**config.mk**
```make
export PLATFORM = sky130hd
export DESIGN_NAME = subwin_fwd
export DESIGN_NICKNAME = d
export VERILOG_FILES = /design/src/rtl/subwin_pkg.sv /design/src/rtl/subwin_addr_slice.sv /design/src/rtl/subwin_dir_gate.sv /design/src/rtl/subwin_rd_return.sv /design/src/rtl/subwin_fwd.sv
export SDC_FILE = /design/constraint.sdc
export NUM_CORES = 1
export LEC_CHECK = 0
export ABC_AREA = 0
export BUFFER_PORTS_ARGS = -buffer_cell sky130_fd_sc_hd__buf_2
export CORE_AREA = 2 2 72 74
export DETAILED_ROUTE_END_ITERATION = 10
export DIE_AREA = 0 0 74 76
export PLACE_DENSITY = 0.56
export SLEW_MARGIN = 20
export SYNTH_ARGS = -nofsm -noshare
export SYNTH_HDL_FRONTEND = slang
export SYNTH_SLANG_ARGS = --single-unit
```
**constraint.sdc**
```tcl
create_clock -name vclk -period 0.85
set_input_delay 0.17 -clock vclk [all_inputs]
set_output_delay 0.17 -clock vclk [all_outputs]
set_load 0.005 [all_outputs]
```
**src/rtl/subwin_pkg.sv**
```systemverilog
package subwin_pkg;

    typedef enum logic [1:0] {
        ACC_RO = 2'd0,
        ACC_WO = 2'd1,
        ACC_RW = 2'd2
    } acc_e;

    // Per-direction control bundle produced by a direction gate
    typedef struct packed {
        logic sel;   // select toward the sub-block
        logic stb;   // gated strobe toward the sub-block
        logic done;  // completion back to the host
        logic err;   // error back to the host
    } dir_ctl_t;

    function automatic bit dir_rd_on(acc_e a);
        return a != ACC_WO;
    endfunction

    function automatic bit dir_wr_on(acc_e a);
        return a != ACC_RO;
    endfunction

    function automatic int unsigned min_u(int unsigned a, int unsigned b);
        return (a < b) ? a : b;
    endfunction

    function automatic int unsigned log2_u(int unsigned v);
        int unsigned r;
        r = 0;
        while ((32'd1 << r) < v) r++;
        return r;
    endfunction

endpackage

```
**src/rtl/subwin_addr_slice.sv**
```systemverilog
module subwin_addr_slice #(
    parameter int unsigned ADDR_W = 16,
    parameter int unsigned LO     = 2,
    parameter int unsigned W      = 6,
    parameter bit          EN     = 1'b1
) (
    input  logic [ADDR_W-1:0] addr_in,
    output logic [W-1:0]      ofs_out
);
    // Bits below the word and above the window are not forwarded
    logic unused_addr;
    assign unused_addr = ^addr_in;

    generate
        if (EN) begin : g_on
            assign ofs_out = addr_in[LO +: W];
        end else begin : g_off
            assign ofs_out = '0;
        end
    endgenerate
endmodule

```
**src/rtl/subwin_dir_gate.sv**
```systemverilog
module subwin_dir_gate
    import subwin_pkg::*;
#(
    parameter bit EN     = 1'b1,
    parameter bit ERR_EN = 1'b1
) (
    input  logic     sel_in,
    input  logic     host_stb,
    input  logic     sub_done,
    input  logic     sub_err,
    output dir_ctl_t ctl
);
    generate
        if (EN) begin : g_on
            assign ctl.sel  = sel_in;
            assign ctl.stb  = sel_in & host_stb;
            assign ctl.done = sel_in & sub_done;
            if (ERR_EN) begin : g_err
                assign ctl.err = sel_in & sub_err;
            end else begin : g_noerr
                logic unused_err;
                assign unused_err = sub_err;
                assign ctl.err    = 1'b0;
            end
        end else begin : g_off
            logic unused_in;
            assign unused_in = ^{sel_in, host_stb, sub_done, sub_err};
            assign ctl       = '0;
        end
    endgenerate
endmodule

```
**src/rtl/subwin_rd_return.sv**
```systemverilog
module subwin_rd_return #(
    parameter int unsigned DW = 32,
    parameter int unsigned WW = 32,
    parameter bit          EN = 1'b1
) (
    input  logic          sel_in,
    input  logic [DW-1:0] sub_rdata,
    output logic [WW-1:0] host_rdata
);
    generate
        if (EN) begin : g_on
            assign host_rdata = sel_in ? WW'(sub_rdata) : '0;
        end else begin : g_off
            logic unused_rd;
            assign unused_rd  = ^{sel_in, sub_rdata};
            assign host_rdata = '0;
        end
    endgenerate
endmodule

```
**src/rtl/subwin_fwd.sv**
```systemverilog
module subwin_fwd
    import subwin_pkg::*;
#(
    parameter int unsigned HOST_ADDR_W = 16,
    parameter int unsigned WORD_BYTES  = 4,
    parameter int unsigned WIN_BYTES   = 256,
    parameter int unsigned SUB_DATA_W  = 32,
    parameter bit          SPLIT       = 1'b0,
    parameter acc_e        ACC         = ACC_RW,
    parameter bit          ERR_EN      = 1'b1,
    localparam int unsigned WORD_W  = WORD_BYTES * 8,
    localparam int unsigned LSB     = log2_u(WORD_BYTES),
    localparam int unsigned WIN_LSB = log2_u(WIN_BYTES),
    localparam int unsigned OFS_W   = WIN_LSB - LSB,
    localparam int unsigned DW      = min_u(SUB_DATA_W, WORD_W)
) (
    input  logic [HOST_ADDR_W-1:0] rd_addr_i,
    input  logic [HOST_ADDR_W-1:0] wr_addr_i,
    input  logic                   rd_sel_i,
    input  logic                   wr_sel_i,
    input  logic                   rd_stb_i,
    input  logic                   wr_stb_i,
    input  logic [WORD_W-1:0]      wdata_i,
    output logic                   sub_rd_sel_o,
    output logic [OFS_W-1:0]       sub_rd_addr_o,
    output logic                   sub_wr_sel_o,
    output logic [OFS_W-1:0]       sub_wr_addr_o,
    output logic [DW-1:0]          sub_wdata_o,
    output logic                   sub_rd_stb_o,
    output logic                   sub_wr_stb_o,
    input  logic [DW-1:0]          sub_rdata_i,
    input  logic                   sub_rd_done_i,
    input  logic                   sub_wr_done_i,
    input  logic                   sub_rd_err_i,
    input  logic                   sub_wr_err_i,
    output logic [WORD_W-1:0]      rdata_o,
    output logic                   rd_done_o,
    output logic                   wr_done_o,
    output logic                   rd_err_o,
    output logic                   wr_err_o
);
    localparam bit HAS_RD = dir_rd_on(ACC);
    localparam bit HAS_WR = dir_wr_on(ACC);

    // Write-side source: own bus in split mode, read-side bus otherwise
    logic [HOST_ADDR_W-1:0] wr_src_addr;
    logic                   wr_src_sel;

    generate
        if (SPLIT) begin : g_split
            assign wr_src_addr = wr_addr_i;
            assign wr_src_sel  = wr_sel_i;
        end else begin : g_shared
            logic unused_wside;
            assign unused_wside = ^{wr_addr_i, wr_sel_i};
            assign wr_src_addr  = rd_addr_i;
            assign wr_src_sel   = rd_sel_i;
        end
    endgenerate

    subwin_addr_slice #(
        .ADDR_W(HOST_ADDR_W), .LO(LSB), .W(OFS_W), .EN(HAS_RD)
    ) rd_slice_i (
        .addr_in (rd_addr_i),
        .ofs_out (sub_rd_addr_o)
    );

    subwin_addr_slice #(
        .ADDR_W(HOST_ADDR_W), .LO(LSB), .W(OFS_W), .EN(HAS_WR)
    ) wr_slice_i (
        .addr_in (wr_src_addr),
        .ofs_out (sub_wr_addr_o)
    );

    dir_ctl_t rd_ctl, wr_ctl;

    subwin_dir_gate #(.EN(HAS_RD), .ERR_EN(ERR_EN)) rd_gate_i (
        .sel_in   (rd_sel_i),
        .host_stb (rd_stb_i),
        .sub_done (sub_rd_done_i),
        .sub_err  (sub_rd_err_i),
        .ctl      (rd_ctl)
    );

    subwin_dir_gate #(.EN(HAS_WR), .ERR_EN(ERR_EN)) wr_gate_i (
        .sel_in   (wr_src_sel),
        .host_stb (wr_stb_i),
        .sub_done (sub_wr_done_i),
        .sub_err  (sub_wr_err_i),
        .ctl      (wr_ctl)
    );

    subwin_rd_return #(.DW(DW), .WW(WORD_W), .EN(HAS_RD)) rd_ret_i (
        .sel_in     (rd_sel_i),
        .sub_rdata  (sub_rdata_i),
        .host_rdata (rdata_o)
    );

    assign sub_rd_sel_o = rd_ctl.sel;
    assign sub_rd_stb_o = rd_ctl.stb;
    assign rd_done_o    = rd_ctl.done;
    assign rd_err_o     = rd_ctl.err;
    assign sub_wr_sel_o = wr_ctl.sel;
    assign sub_wr_stb_o = wr_ctl.stb;
    assign wr_done_o    = wr_ctl.done;
    assign wr_err_o     = wr_ctl.err;

    // Write data: low DW bits pass straight through when writes exist
    logic unused_wdata;
    assign unused_wdata = ^wdata_i;

    generate
        if (HAS_WR) begin : g_wdata
            assign sub_wdata_o = wdata_i[DW-1:0];
        end else begin : g_nowdata
            assign sub_wdata_o = '0;
        end
    endgenerate
endmodule

```
# [After elaboration in Yosys (flattened, before gate mapping)]
# Cells that the tools add are included.
[totals] regBits=0 latch_bits=0 ram_bits=0 rom_bits=0 elab_cells=7 mem_count=0
[classes] n_addsub=0 multipliers=0 div_mod_pow=0 n_lt_le_gt_ge=0 n_eq_ne=0 shifts=0 n_mux=1 bitwise=6 n_reduce_logical=0
[ops] cell="two-way mux 32 bit" count=1
[ops] cell="AND 1 bit" count=6

# [Logic depth before layout (Yosys ltp)]
[depth] ltp_word=1 depth_mapped=3

# [Hierarchy]
# Synthesis repeated with hierarchy kept, for this count alone.
[unflattened] hier_cells=87 area_unflattened_um2=638.1
[modules_own_cells] mod="subwin_rd_return" n_inst=1 cells_per_inst=35 area_per_inst_um2=255.2 seq_area_each_um2=0.0
[modules_own_cells] mod="subwin_fwd" n_inst=1 cells_per_inst=32 area_per_inst_um2=240.2 seq_area_each_um2=0.0
[modules_own_cells] mod="subwin_addr_slice" n_inst=2 cells_per_inst=6 area_per_inst_um2=45.0 seq_area_each_um2=0.0
[modules_own_cells] mod="subwin_dir_gate" n_inst=2 cells_per_inst=4 area_per_inst_um2=26.3 seq_area_each_um2=0.0

# [Least setup slack after synthesis]
# OpenSTA, ideal clock, no wires.
[synth_path] path_kind="input-to-output" startpoint="input rd_sel_i" endpoint="output rdata_o[10]" arrival_ns=0.529 slack_ns=0.151 stages=3 cell_sequence="buf_6 > buf_6 > and2_1"
[synth_via] elab_chain_len=1
[synth_lines] element="from (decl)" line_no="subwin_fwd.sv:19" rtl="input logic rd_sel_i,"
[synth_lines] element="two-way mux 32 bit" line_no="subwin_rd_return.sv:12" rtl="assign host_rdata = sel_in ? WW'(sub_rdata) : '0;"
[synth_lines] element="to (decl)" line_no="subwin_fwd.sv:36" rtl="output logic [WORD_W-1:0] rdata_o,"
# Every way passes these cells.

# [Worst setup path in the final report]
[layout_path] startpoint="input rd_sel_i" endpoint="output rdata_o[27]"
# Same word-level chain as after synthesis.

==> impl_metrics.prom <==
# TYPE chip_impl_metric gauge
chip_impl_metric{name="setup_viol",unit=""} 0
chip_impl_info{name="critical_path.startpoint_type",value="primary input"} 1
chip_impl_metric{name="layout_min_cycle_time",unit="ps"} 781
chip_impl_metric{name="pin_count_of_the_biggest_net_entering_global_routing",unit=""} 41
chip_impl_metric{name="area_growth",unit="%"} 17.5
chip_impl_metric{name="slew_headroom",unit=""} 0.893
chip_impl_metric{name="vdd_drop_max",unit="mV"} 0.132
chip_impl_metric{name="final_min_period_over_clock_period",unit=""} 0.919
chip_impl_metric{name="post_synth.cell_area_avg",unit="um2"} 7.07
chip_impl_metric{name="clkPwrFrac",unit=""} 0
chip_impl_metric{name="routed_wl",unit="um"} 1610
chip_impl_metric{name="critPathMaxFanout",unit=""} 40
chip_impl_metric{name="synth_sequential_area_ratio",unit=""} 0
chip_impl_metric{name="first_global_vias",unit=""} 411
chip_impl_metric{name="arrival_time_of_the_worst_setup_path",unit="ps"} 610
chip_impl_metric{name="synth_cells",unit=""} 88
chip_impl_metric{name="synth.lib_cells_used.distinct",unit=""} 4
chip_impl_metric{name="detail_route.iter0.violations",unit=""} 0
chip_impl_info{name="rsz0062_at_grt",value="false"} 1
chip_impl_metric{name="timing_hold_violations_final",unit=""} 0
chip_impl_metric{name="cell_count_post_placement",unit=""} 187
chip_impl_metric{name="netlist_area",unit="um2"} 622
chip_impl_metric{name="cellPowerDensity",unit="nW/um2"} 372
chip_impl_metric{name="p_leak",unit="nW"} 0.447
chip_impl_info{name="criticalPathCategory",value="primary input to output pin"} 1
chip_impl_metric{name="layout-drive-gt1-share",unit=""} 0.675
chip_impl_metric{name="power.share.combinational",unit=""} 1.000
chip_impl_info{name="hold_path_class",value="primary input to output pin"} 1
chip_impl_metric{name="total_switching_power",unit="mW"} 0.0986
chip_impl_metric{name="wire_per_inst",unit="um"} 8.63
chip_impl_info{name="critical_path.cell_chain",value="buf_8, and2_1, buf_2"} 1
chip_impl_metric{name="layout.area.seq",unit="um2"} 0
chip_impl_metric{name="grt_pass1_wl",unit="um"} 1790
chip_impl_info{name="cpMaxStageDelayCell",value="sky130_fd_sc_hd__buf_8"} 1
chip_impl_metric{name="worst_pin_slew",unit="ps"} 160
chip_impl_metric{name="highest_clock_frequency_the_design_can_meet",unit="MHz"} 1280
chip_impl_metric{name="std_cell_rows",unit=""} 26
chip_impl_metric{name="clock_buffer_count",unit=""} 0
chip_impl_metric{name="number_of_vias_after_detailed_routing",unit=""} 588
chip_impl_info{name="status",value="complete, no violations"} 1
chip_impl_metric{name="post_cts_hold_buffer_count",unit=""} 0
chip_impl_metric{name="design.core.area",unit="um2"} 4910
chip_impl_metric{name="sequentialPowerShare",unit=""} 0
chip_impl_metric{name="finish.net_count",unit=""} 223
chip_impl_metric{name="p_int",unit="mW"} 0.173
chip_impl_metric{name="crit_path_max_incr_delay",unit="ps"} 160
chip_impl_info{name="worst_setup_path_end_kind",value="output pin"} 1
chip_impl_metric{name="dr.pass1.iters",unit=""} 1
chip_impl_metric{name="io_buffer_count",unit=""} 79
chip_impl_metric{name="drt_drc_violations_left",unit=""} 0
chip_impl_metric{name="number_of_antenna_violations_at_the_first_check_in_global_routing",unit=""} 0
chip_impl_metric{name="post_route_non_filler_standard_cell_count",unit=""} 187
chip_impl_metric{name="sw_frac_of_total",unit=""} 0.363
chip_impl_metric{name="totalPowerFinal",unit="mW"} 0.272
chip_impl_metric{name="routed_via_density",unit=""} 3.14
chip_impl_metric{name="route.antenna.remaining_nets",unit=""} 0
chip_impl_metric{name="initial_core_util",unit=""} 0.127
chip_impl_metric{name="top_level_pins",unit=""} 188
chip_impl_metric{name="placer_s_final_routability_congestion_estimate",unit=""} 0.632
chip_impl_metric{name="grt-ovfl-total",unit=""} 0
chip_impl_metric{name="dieHeight",unit="um"} 76
chip_impl_metric{name="synth_warnings",unit=""} 0
chip_impl_metric{name="die_outline_width",unit="um"} 74
chip_impl_metric{name="die_area",unit="um2"} 5620
chip_impl_metric{name="cp_data_required_time",unit="ps"} 680
chip_impl_metric{name="syn-num-nets",unit=""} 192
chip_impl_metric{name="drv_cap",unit=""} 0
chip_impl_metric{name="design.seq.count",unit=""} 0
chip_impl_metric{name="grt.total_usage",unit=""} 0.0400
chip_impl_metric{name="antennaDiodeCount",unit=""} 0
chip_impl_metric{name="final-max-slew-violation-count",unit=""} 0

= = = = = = =

= What the exercise asks =
Pull every line containing "element" out of the data above.

= Your response =
[synth_lines] element="from (decl)" line_no="subwin_fwd.sv:19" rtl="input logic rd_sel_i,"
[synth_lines] element="two-way mux 32 bit" line_no="subwin_rd_return.sv:12" rtl="assign host_rdata = sel_in ? WW'(sub_rdata) : '0;"
[synth_lines] element="to (decl)" line_no="subwin_fwd.sv:36" rtl="output logic [WORD_W-1:0] rdata_o,"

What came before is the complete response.